博多住吉通信(旧六本松通信)

 ブログ主が2022年12月から居住を始めた福岡市博多区住吉の生活や都市環境をお伝えします。

異星人の郷 上・下

2011年05月14日 | SF
「異星人の郷」 上・下 (創元SF文庫)
マイクル・フリン (著), 嶋田 洋一 (翻訳)

この本には以下の3つの読み所がありました。
 
①13世紀南西ドイツに存在した小さな山村、アイフェルハイム。その山村が中世ヨーロッパを襲ったペスト渦に蹂躙され、住民は村を退去した。ペスト渦が去った後も、住民の再定住は起こらなかった。住環境も良く交通の要所であり、周辺の村には住民の再定住がなされたのに、なぜアイフェルハイムには住民が戻ってこなかったのか?

 現代の歴史学者(本書の表現では歴史統計学の専門家と表現されている)がその謎に挑みます。

②13世紀の知識人であったキリスト教の聖職者(本書の「もう一人の主人公」)は、その思考プロセスが恐ろしくロジカルで、少しのヒントで21世紀物理学を理解しうる入り口に辿り着けた(かもしれない)。

 これは決して本書の中だけのフィックションではなく史実としても実際にそうだったようです。実在の著名人も出てきます。またキリスト教と近代科学は、ガリレオやジョルダノ・ブルーノの逸話から、現代の私達には敵同士のようにイメージされますが意外とそうでもない所があったようです。例えば「神の御業」の素晴らしさを良く理解するために自然の仕組みを解明したいというモチベーションがあったなど。

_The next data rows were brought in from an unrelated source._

==> src/rtl/shift_feeder_pkg.sv <==
// Shared types and constants for the shift_feeder serialiser.
// The PARITY state only becomes reachable when SHIFT_FEEDER_PARITY_EN is defined.
package shift_feeder_pkg;

  localparam int DEFAULT_NBITS = 8;

  typedef enum logic [1:0] {
    IDLE   = 2'd0,
    SHIFT  = 2'd1,
    PARITY = 2'd2
  } state_e;

endpackage

==> src/rtl/shift_feeder_bitcnt.sv <==
// Bit counter for one serialised word.
// It saturates at NBITS so it never wraps inside a word, and flags the final data bit.
module shift_feeder_bitcnt #(
  parameter int NBITS = 8,
  parameter int CW    = $clog2(NBITS + 1)
) (
  input  logic clk_i,
  input  logic rst_ni,
  input  logic clr_i,
  input  logic inc_i,
  output logic last_o
);

  logic [CW-1:0] cnt_q;
  logic [CW-1:0] cnt_d;

  always_comb begin
    cnt_d = cnt_q;
    if (clr_i) begin
      cnt_d = '0;
    end else if (inc_i && (cnt_q != CW'(NBITS))) begin
      cnt_d = cnt_q + CW'(1);
    end
  end

  always_ff @(posedge clk_i or negedge rst_ni) begin
    if (!rst_ni) begin
      cnt_q <= '0;
    end else begin
      cnt_q <= cnt_d;
    end
  end

  // Terminal count: the bit being emitted at this edge is the last data bit.
  assign last_o = (cnt_q == CW'(NBITS - 1));

endmodule

==> src/rtl/shift_feeder.sv <==
// Parallel-to-serial feeder for a downstream shift register, one bit per CE strobe.
// Define SHIFT_FEEDER_PARITY_EN to append an even-parity bit after each word.
module shift_feeder
  import shift_feeder_pkg::*;
#(
  parameter int NBITS     = DEFAULT_NBITS,
  parameter bit MSB_FIRST = 1'b1
) (
  input  logic             C,
  input  logic             CLR_N,
  input  logic [NBITS-1:0] D,
  input  logic             VALID,
  output logic             READY,
  input  logic             CE,
  output logic             SO,
  output logic             SO_VALID,
  output logic             BUSY,
  output logic             DONE
);

  localparam int CW = $clog2(NBITS + 1);

  state_e           state_q;
  logic [NBITS-1:0] sreg_q;
  logic [NBITS-1:0] sreg_d;
  logic             so_q;
  logic             so_valid_q;
  logic             done_q;
  logic             end_bit;
  logic             handshake;
  logic             bit_ev;
  logic             cnt_last;
`ifdef SHIFT_FEEDER_PARITY_EN
  logic             parity_q;
`endif

  assign READY     = (state_q == IDLE);
  assign BUSY      = ~READY;
  assign handshake = VALID & READY;
  assign bit_ev    = (state_q == SHIFT) & CE;

  // The emitted end bit is consumed and the register moves one place toward it.
  assign end_bit = MSB_FIRST ? sreg_q[NBITS-1] : sreg_q[0];
  assign sreg_d  = MSB_FIRST ? {sreg_q[NBITS-2:0], 1'b0} : {1'b0, sreg_q[NBITS-1:1]};

  shift_feeder_bitcnt #(
    .NBITS(NBITS),
    .CW   (CW)
  ) u_bitcnt (
    .clk_i (C),
    .rst_ni(CLR_N),
    .clr_i (handshake),
    .inc_i (bit_ev),
    .last_o(cnt_last)
  );

  always_ff @(posedge C or negedge CLR_N) begin
    if (!CLR_N) begin
      state_q    <= IDLE;
      sreg_q     <= '0;
      so_q       <= 1'b0;
      so_valid_q <= 1'b0;
      done_q     <= 1'b0;
`ifdef SHIFT_FEEDER_PARITY_EN
      parity_q   <= 1'b0;
`endif
    end else begin
      so_valid_q <= 1'b0;
      done_q     <= 1'b0;
      case (state_q)
        IDLE: begin
          if (VALID) begin
            sreg_q  <= D;
            state_q <= SHIFT;
`ifdef SHIFT_FEEDER_PARITY_EN
            parity_q <= ^D;
`endif
          end
        end
        SHIFT: begin
          if (CE) begin
            so_q       <= end_bit;
            so_valid_q <= 1'b1;
            sreg_q     <= sreg_d;
            if (cnt_last) begin
`ifdef SHIFT_FEEDER_PARITY_EN
              state_q <= PARITY;
`else
              done_q  <= 1'b1;
              state_q <= IDLE;
`endif
            end
          end
        end
`ifdef SHIFT_FEEDER_PARITY_EN
        PARITY: begin
          if (CE) begin
            so_q       <= parity_q;
            so_valid_q <= 1'b1;
            done_q     <= 1'b1;
            state_q    <= IDLE;
          end
        end
`endif
        default: begin
          state_q <= IDLE;
        end
      endcase
    end
  end

  assign SO       = so_q;
  assign SO_VALID = so_valid_q;
  assign DONE     = done_q;

endmodule

==> config.mk <==
export PLATFORM = sky130hd
export DESIGN_NAME = shift_feeder
export DESIGN_NICKNAME = d
export VERILOG_FILES = /design/src/rtl/shift_feeder_pkg.sv /design/src/rtl/shift_feeder_bitcnt.sv /design/src/rtl/shift_feeder.sv
export SDC_FILE = /design/constraint.sdc
export NUM_CORES = 1
export LEC_CHECK = 0
export BUFFER_PORTS_ARGS = -buffer_cell sky130_fd_sc_hd__buf_2
export CORE_MARGIN = 8
export CORE_UTILIZATION = 59
export CTS_BUF_LIST = sky130_fd_sc_hd__clkbuf_2 sky130_fd_sc_hd__clkbuf_4 sky130_fd_sc_hd__clkbuf_8
export DETAILED_ROUTE_END_ITERATION = 12
export PLACE_DENSITY = 0.85
export SYNTH_ARGS = -nofsm -noshare
export SYNTH_HDL_FRONTEND = slang
export SYNTH_SLANG_ARGS = --single-unit
==> constraint.sdc <==
create_clock -name C -period 4.6 [get_ports C]
set_clock_uncertainty 0.2 [all_clocks]
set_input_delay 0.23 -clock C [delete_from_list [all_inputs] [get_ports C]]
set_output_delay 0.23 -clock C [all_outputs]
set_load 0.005 [all_outputs]
Word-level counts from Yosys, hierarchy flattened
Index checks and enable logic that the tools add are counted.
{ "op_classes": {"addsub": 1, "mul": 0, "n_div": 0, "order_cmp": 0, "eq_ne": 6, "shifts": 0, "muxes": 14, "bitwise_logic": 3, "reduce_logical": 7} }
{ "op_table": {"columns": ["cell", "count"], "rows": [
  ["$mux 8", 2],
  ["$pmux 8 s2", 1],
  ["$mux 4", 2],
  ["$mux 2", 3],
  ["$ne 2x2->1 const B", 3],
  ["$reduce_and 3->1", 2],
  ["$mux 1", 5],
  ["$add 4x1->4 const B", 1],
  ["$eq 4x3->1 const B", 1],
  ["$ne 4x4->1 const B", 1],
  ["$pmux 2 s2", 1],
  ["$reduce_bool 2->1", 2],
  ["$and 1x1->1", 2],
  ["$eq 2x1->1 const B", 1],
  ["$logic_not 2->1", 1],
  ["$reduce_and 2->1", 1],
  ["$logic_and 1x1->1", 1],
  ["$not 1->1", 1]
]} }
{ "word_totals": {"register_bits": 17, "latch_bits": 0, "ramBits": 0, "mem_bits_ro": 0, "input_bits": 12, "wordCells": 37, "memories": 0} }

Logic depth before layout (Yosys ltp)
{ "depth": {"word_depth": 5, "mapped_depth": 5, "mapped_depth_nobuf": 5} }

Hierarchy
A second synthesis with hierarchy kept.
{ "unflattened": {"hier_cells": 72, "area_unflattened_um2": 837.1} }
{ "modules_own_cells": {"columns": ["module", "n_inst", "cells_each", "area_each_um2"], "rows": [
  ["shift_feeder", 1, 47, 600.6],
  ["shift_feeder_bitcnt", 1, 25, 236.5]
]} }

Worst setup path before layout
OpenSTA, ideal clock, no wires.
{ "synth_path": {"path_kind": "register -> register", "start": "reg u_bitcnt.cnt_q[0]", "end": "reg u_bitcnt.cnt_q[1]", "arrival_time_ps": 1168, "required_ps": 4272, "setup_slack_ps": 3104, "stages_incl_launch_ff": 5, "cell_sequence": "dfrtp_1 > inv_1 > ha_1 > a31oi_4 > mux2_1"} }
{ "synth_between": {"elab_chain_cells": 3} }
{ "synth_rtl": {"columns": ["item", "line_no", "text"], "rows": [
  ["from (decl)", "shift_feeder_bitcnt.sv:14", "logic [CW-1:0] cnt_q;"],
  ["from (signal assigned)", "shift_feeder_bitcnt.sv:30", "cnt_q <= cnt_d;"],
  ["$add 4x1->4 or $ne 4x4->1 (tied branches)", "shift_feeder_bitcnt.sv:22, shift_feeder_bitcnt.sv:21", null],
  ["$mux 4 or $logic_and 1x1->1 (tied branches)", "shift_feeder_bitcnt.sv:21", "end else if (inc_i && (cnt_q != CW'(NBITS))) begin"],
  ["$mux 4 or $reduce_bool 2->1 (tied branches)", null, null]
]} }
Parallel ways exist; a longest one is shown, timed or not. The select of a mux whose other input is x is not followed.
A chain may end at the register's enable or synchronous reset.

Worst setup path after layout
{ "layout_path": {"start": "reg state_q[0]", "end": "out READY"} }
{ "layout_between": {"elab_chain_cells": 1} }
{ "layout_rtl": {"columns": ["item", "line_no", "text"], "rows": [
  ["from (decl)", "shift_feeder.sv:23", "state_e state_q;"],
  ["from (signal assigned)", "shift_feeder.sv:59", "state_q <= IDLE;"],
  ["from (signal assigned)", "shift_feeder.sv:74", "state_q <= SHIFT;"],
  ["from (signal assigned)", "shift_feeder.sv:90", "state_q <= IDLE;"],
  ["$logic_not 2->1", "shift_feeder.sv:37", "assign READY = (state_q == IDLE);"],
  ["to (decl)", "shift_feeder.sv:13", "output logic READY,"]
]} }
Every way passes these cells.

==> results.sh <==
export IMPL_globalplace_congestion=0.774
export IMPL_critPathLaunchType="register"
export IMPL_dp_slack_ns=2.85
export IMPL_maxSlewHeadroom=0.528
export IMPL_worstPathArrival_ns=1.36
export IMPL_swShare=0.360
export IMPL_drive_gt1_frac=0.240
export IMPL_clock_latency_ns=0.27
export IMPL_hpwl_microns=1160
export IMPL_area_delta_synth_final_pct=13.5
export IMPL_start_util=0.641
export IMPL_syn_inst=78
export IMPL_finalSetupTns_ns=0
export IMPL_maxCapViolations=0
export IMPL_p_leak_nw=0.485
export IMPL_min_period_over_period=0.390
export IMPL_fin_crit_ns=1.79
export IMPL_postRouteAntennaNets=0
export IMPL_fin_nets=112
export IMPL_hp_class="in2reg"
export IMPL_wl_per_cell_microns=14.1
export IMPL_final_cell_mix="16 x dfrtp_1, 16 x buf_2, 9 x mux2i_1"
export IMPL_cts_hold_buffers=2
export IMPL_worstPathMaxFanout=20
export IMPL_htree_levels=1
export IMPL_grt_use_met3=0.0331
export IMPL_num_rows=13
export IMPL_tightest_slew_ns=0.707
export IMPL_avgSynthCellArea_sq_um=10.8
export IMPL_drtIter0Drc=15
export IMPL_slew_violations=0
export IMPL_pin_count=17
export IMPL_use_met1=0.138
export IMPL_fp_dieH_microns=53.8
export IMPL_cpMaxStageDelayCell="dfrtp_1"
export IMPL_crit_chain="inv_1 > buf_2"
export IMPL_io_buffers=16
export IMPL_power_uw=497
export IMPL_clkPwrFrac=0.136
export IMPL_core_area_sq_um=1320
export IMPL_rsz0062_at_grt="no"
export IMPL_cts_root_buf="clkbuf_4"
export IMPL_power_switching_uw=179
export IMPL_path_class="reg2out"
export IMPL_ys_seq_elements=16
export IMPL_die_area_sq_um=2900
export IMPL_numCtsBuffers=3
export IMPL_critPathCaptureType="output pin"
export IMPL_cts_path_max_buffers=2
export IMPL_p_seq_frac=0.522
export IMPL_combPwrFrac=0.342
export IMPL_grt_pass1_wl_microns=2530
export IMPL_top_usage_layer="met2"
export IMPL_hold_viol_final=0
export IMPL_critPathRequiredTime_ns=4.17
export IMPL_antenna_found_initial=0
export IMPL_gr_total_overflow=0
export IMPL_intPower_uw=318
export IMPL_ys_seq_area_frac=0.474
export IMPL_antenna_cells=0
export IMPL_power_density_nw_per_um2=519
export IMPL_setup_violations=0
export IMPL_netlist_area_sq_um=845
export IMPL_dr_total_vias=619
export IMPL_cts_tree="built"
export IMPL_drt_wl_total_microns=1570
export IMPL_status="complete, no violations"
export IMPL_firstDrtPassIters=4
export IMPL_yosysWarnings=0
export IMPL_ir_worst_vdd_mv=0.329
export IMPL_clkTransAtPathRegs_ns=0.08
export IMPL_post_cts_buffers=0
export IMPL_grtUsageTotal=0.112
export IMPL_ys_types=23
export IMPL_cts_resized=0
export IMPL_fmax_mhz=558
export IMPL_fillers=93
export IMPL_met2_usage=0.183
export IMPL_grt_pass1_vias=590
export IMPL_synth_nets=92
export IMPL_fin_ws_ns=2.81
export IMPL_clock_sinks=16
export IMPL_hold_ws_ns=0.0360
export IMPL_drc_errors=0
export IMPL_via_per_inst=5.58
export IMPL_slowest_delay_ns=0.81
export IMPL_grt_max_degree=21
export IMPL_dieWidth_microns=53.8
-- cell usage after synthesis --
master	count	area [sq um]
dfrtp_1	16	400
nand3_1	6	30.0
mux2_2	1	11.3
buf_2	1	5.00
nand2_1	5	18.8
mux2_1	1	11.3
a21oi_1	7	35.0
ha_1	2	25.0
clkbuf_8	1	13.8
nand4_1	1	6.26
buf_6	1	11.3
nor2b_2	1	8.76
buf_4	1	7.51
mux2i_1	9	90.1
nor2b_1	5	31.3
nand2b_1	1	6.26
nand2_8	1	20.0
nor3_1	1	5.00
nor2_1	4	15.0
a31oi_4	1	21.3
inv_1	5	18.8
and2b_1	1	7.51
a211oi_1	6	45.0
-- metal layers --
layer,vias up,wire length [microns]
met5,-,0
met4,0,13
met3,2,91
met2,12,742
met1,295,721
li1,310,-
-- power by group through the flow --
stage          clock network, mW  registers [mW]  logic, mW
4_1_cts                   0.0699           0.259      0.171
6_report                  0.0678           0.259      0.170
2_1_floorplan                  0           0.237      0.148
3_3_place_gp                   0           0.258      0.163
3_5_place_dp                   0           0.261      0.169
5_1_grt                   0.0775           0.267      0.191
-- area by class of cell --
| cell class | instances | area, sq um | share of cell area |
|---|---|---|---|
| flip-flops and latches | 16 | 400 | 0.418 |
| multi-input cells | 53 | 388 | 0.405 |
| repair buffers | 19 | 110 | 0.115 |
| clock buffers | 3 | 22.5 | 0.0235 |
| inverters | 5 | 18.8 | 0.0196 |
| well taps | 15 | 18.8 | 0.0196 |
-- registers in the layout, indices dropped and copies added, names as in the netlist --
name / cells
u_bitcnt.cnt_q: 4
SO_VALID: 1
DONE: 1
sreg_q: 8
state_q: 1
SO: 1
-- worst max-delay path: cells and delay by family (launching register included) --
kind | cells | cell delay [ns]
DFF | 1 | 0.81
buffers and inverters | 2 | 0.28
-- worst paths after layout --
path | startpoint | endpoint | slack (ns) | depth (start not counted)
max in group asynchronous | CLR_N | state_q[0] | 3.76 | 2
worst min register to register | SO | SO | 0.32 | 1
min in group asynchronous | CLR_N | u_bitcnt.cnt_q[2] | 0.18 | 2
worst min-delay path | D[4] | sreg_q[4] | 0.04 | 3
worst max-delay path | state_q[0] | READY | 2.81 | 2
worst max register to register | state_q[0] | u_bitcnt.cnt_q[1] | 2.83 | 3
-- cell families after synthesis --
kind of cell,count (synthesis),share of synthesized area
AO/OA/AOI/OAI,14,0.120
adder cells (fa/ha/maj),2,0.0296
buffers and inverters,9,0.0667
flip-flops,16,0.474
multiplexers,11,0.133
AND/OR/NAND/NOR,26,0.176
-- metrics by stage --
step	utilization	cells	cell area (sq um)
detailed placement	0.688	105	906
global placement	0.688	105	906
global route	0.727	111	958
CTS	0.720	110	948
floorplan	-	78	845
finish	0.727	111	958
No activity file was read; power rests on OpenSTA's default activity.
$ cat config.mk
export PLATFORM = sky130hd
export DESIGN_NAME = router_fsm_np
export DESIGN_NICKNAME = d
export VERILOG_FILES = /design/src/rtl/router_fsm_np.sv
export SDC_FILE = /design/constraint.sdc
export NUM_CORES = 1
export LEC_CHECK = 0
export ABC_AREA = 1
export CAP_MARGIN = 20
export CORE_AREA = 2 2 65 67
export CTS_CLUSTER_DIAMETER = 60
export CTS_CLUSTER_SIZE = 24
export DETAILED_ROUTE_END_ITERATION = 12
export DIE_AREA = 0 0 67 69
export GPL_TIMING_DRIVEN = 0
export SLEW_MARGIN = 10
export SYNTH_ARGS = -nofsm -noshare
export SYNTH_HDL_FRONTEND = slang
export SYNTH_SLANG_ARGS = --single-unit
$ cat constraint.sdc
create_clock -name clock -period 1.8 [get_ports clock]
set_clock_uncertainty 0.2 [all_clocks]
set_input_delay 0.27 -clock clock [delete_from_list [all_inputs] [get_ports clock]]
set_output_delay 0.27 -clock clock [all_outputs]
set_load 0.1 [all_outputs]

③主人公の歴史学者は、たまたま先端的な女性理論物理学者と同居していた(正式に結婚はしていない様子)。二人が同じ屋根の下で暮らしていたという偶然が「人類史に残る世紀の大発見」を生み出した。

 これは本書のクライマックスで、読んでいて思わずため息が出ました。確かにそういうことがあるかもしれないなと思って、でもそんな偶然は先ず起こらないだろうと思ってです。そういう意味で本書は実に素敵な「現代科学のおとぎ話」だと思いました(おとぎ話と言っても決して悪い意味ではないのです)。
 
 以上を読んでも何が何だか分からないと思いますが、これ以上のことを書くとネタバレになってしまうのです。興味を持たれた方は是非御一読下さい。